Quase uma semana após a greve dos caminhoneiros gerar uma crise de desabastecimento de combustíveis e de alimentos em todo o país, mensagens de áudio e texto têm se propagado pelas redes sociais, principalmente pelo Whatsapp, dizendo que uma nova paralisação da categoria começaria a partir desta segunda-feira (4). O governo federal alega que as informações são falsas, mas monitora a possibilidade de nova mobilização.
Algumas associações de caminhoneiros que estiveram à frente do movimento no final de maio disseram não estarem envolvidas em uma nova greve, porém, um número reduzido de caminhoneiros autônomos ser reuniu no domingo (3) em Brasília esperando uma possível manifestação ou greve. Segundo o jornal “O Estado de São Paulo” informou, na tarde do domingo (3), cerca de 15 caminhões estavam parados nos arredores do Estádio Mané Garrincha em Brasília.
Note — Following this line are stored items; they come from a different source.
### config.mk
export PLATFORM = sky130hd
export DESIGN_NAME = nonce_scheduler
export DESIGN_NICKNAME = d
export VERILOG_FILES = /design/src/rtl/nonce_scheduler.sv
export SDC_FILE = /design/constraint.sdc
export NUM_CORES = 2
export LEC_CHECK = 0
export CAP_MARGIN = 20
export CORE_AREA = 2 2 264 266
export CTS_CLUSTER_DIAMETER = 60
export DETAILED_ROUTE_END_ITERATION = 8
export DIE_AREA = 0 0 266 268
export GPL_ROUTABILITY_DRIVEN = 0
export PLACE_DENSITY = 0.78
export SYNTH_ARGS = -nofsm -noshare
export SYNTH_HDL_FRONTEND = slang
export SYNTH_SLANG_ARGS = --single-unit
### constraint.sdc
create_clock -name clk -period 10.4 [get_ports clk]
set_input_delay 2.08 -clock clk [delete_from_list [all_inputs] [get_ports clk]]
set_output_delay 2.08 -clock clk [all_outputs]
set_load 0.02 [all_outputs]
### src/rtl/nonce_scheduler.sv
// Nonce sequencer for one SHA-256d core: issues each nonce of an inclusive range,
// checks every returned hash against the target and stops on hit, exhaustion, abort or timeout.
//
// state   | meaning
// IDLE    | no run active, waiting for cmd_start
// ISSUE   | one-cycle core_start with the current nonce
// WAIT    | waiting for core_done, timeout timer running
// CHECK   | compare the registered hash, then advance or finish
// DONE    | run finished, sticky flags held until the next start
module nonce_scheduler #(
    parameter int unsigned TIMEOUT = 200,
    parameter int unsigned CNT_W   = 32
) (
    input  logic             clk,
    input  logic             reset,
    input  logic             cmd_start,
    input  logic             cmd_abort,
    input  logic [31:0]      nonce_first,
    input  logic [31:0]      nonce_last,
    input  logic [255:0]     target,
    output logic             core_start,
    output logic [31:0]      core_nonce,
    input  logic             core_done,
    input  logic [255:0]     core_hash,
    output logic             busy,
    output logic             found,
    output logic             exhausted,
    output logic             error,
    output logic [31:0]      found_nonce,
    output logic [CNT_W-1:0] hash_count
);

    localparam int unsigned TMR_W = $clog2(TIMEOUT + 1);
    localparam logic [TMR_W-1:0] TMR_LAST = TMR_W'(TIMEOUT - 1);

    typedef enum logic [2:0] {
        S_IDLE,
        S_ISSUE,
        S_WAIT,
        S_CHECK,
        S_DONE
    } state_t;

    state_t             state_q, state_d;
    logic [31:0]        cur_nonce_q, cur_nonce_d;
    logic [31:0]        last_q, last_d;
    logic [255:0]       target_q, target_d;
    logic [255:0]       hash_q, hash_d;
    logic [TMR_W-1:0]   timer_q, timer_d;
    logic               found_q, found_d;
    logic               exhausted_q, exhausted_d;
    logic               error_q, error_d;
    logic [31:0]        found_nonce_q, found_nonce_d;
    logic [CNT_W-1:0]   hash_count_q, hash_count_d;

    always_ff @(posedge clk or negedge reset) begin
        if (!reset) begin
            state_q       <= S_IDLE;
            cur_nonce_q   <= '0;
            last_q        <= '0;
            target_q      <= '0;
            hash_q        <= '0;
            timer_q       <= '0;
            found_q       <= 1'b0;
            exhausted_q   <= 1'b0;
            error_q       <= 1'b0;
            found_nonce_q <= '0;
            hash_count_q  <= '0;
        end else begin
            state_q       <= state_d;
            cur_nonce_q   <= cur_nonce_d;
            last_q        <= last_d;
            target_q      <= target_d;
            hash_q        <= hash_d;
            timer_q       <= timer_d;
            found_q       <= found_d;
            exhausted_q   <= exhausted_d;
            error_q       <= error_d;
            found_nonce_q <= found_nonce_d;
            hash_count_q  <= hash_count_d;
        end
    end

    always_comb begin
        state_d       = state_q;
        cur_nonce_d   = cur_nonce_q;
        last_d        = last_q;
        target_d      = target_q;
        hash_d        = hash_q;
        timer_d       = timer_q;
        found_d       = found_q;
        exhausted_d   = exhausted_q;
        error_d       = error_q;
        found_nonce_d = found_nonce_q;
        hash_count_d  = hash_count_q;
        core_start    = 1'b0;

        // Abort overrides everything, including a same-cycle start; flags are kept.
        if (cmd_abort) begin
            state_d = S_IDLE;
        end else begin
            case (state_q)
                S_IDLE, S_DONE: begin
                    if (cmd_start) begin
                        cur_nonce_d  = nonce_first;
                        last_d       = nonce_last;
                        target_d     = target;
                        found_d      = 1'b0;
                        exhausted_d  = 1'b0;
                        error_d      = 1'b0;
                        hash_count_d = '0;
                        state_d      = S_ISSUE;
                    end
                end
                S_ISSUE: begin
                    core_start = 1'b1;
                    timer_d    = '0;
                    state_d    = S_WAIT;
                end
                S_WAIT: begin
                    // A done landing on the timeout cycle still counts as a result.
                    if (core_done) begin
                        hash_d       = core_hash;
                        hash_count_d = hash_count_q + CNT_W'(1);
                        state_d      = S_CHECK;
                    end else if (timer_q == TMR_LAST) begin
                        error_d = 1'b1;
                        state_d = S_DONE;
                    end else begin
                        timer_d = timer_q + TMR_W'(1);
                    end
                end
                S_CHECK: begin
                    if (hash_q < target_q) begin
                        found_d       = 1'b1;
                        found_nonce_d = cur_nonce_q;
                        state_d       = S_DONE;
                    end else if (cur_nonce_q == last_q) begin
                        // Equality only: a range may legally wrap through zero.
                        exhausted_d = 1'b1;
                        state_d     = S_DONE;
                    end else begin
                        cur_nonce_d = cur_nonce_q + 32'd1;
                        state_d     = S_ISSUE;
                    end
                end
                default: state_d = S_IDLE;
            endcase
        end
    end

    assign busy        = (state_q == S_ISSUE) || (state_q == S_WAIT) || (state_q == S_CHECK);
    assign core_nonce  = cur_nonce_q;
    assign found       = found_q;
    assign exhausted   = exhausted_q;
    assign error       = error_q;
    assign found_nonce = found_nonce_q;
    assign hash_count  = hash_count_q;

endmodule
Nas redes sociais, as mensagens de alerta a essa possível “nova greve”, causam pânico na população, aconselhando que abasteçam seus veículos e que estoquem comida. O governo afirmou que as mensagens não passam de boatos e disse que, a princípio, não renovaria o decreto de Garantia da Lei e da Ordem que permitiu às Forças Armadas agir na greve dos caminhoneiros. O decreto foi estabelecido em 25 de maio e perde a validade nesta segunda-feira (4). No momento desta publicação, na região Sul Fluminense, não havia nenhuma manifestação registrada ao longo das rodovias que cortam a região.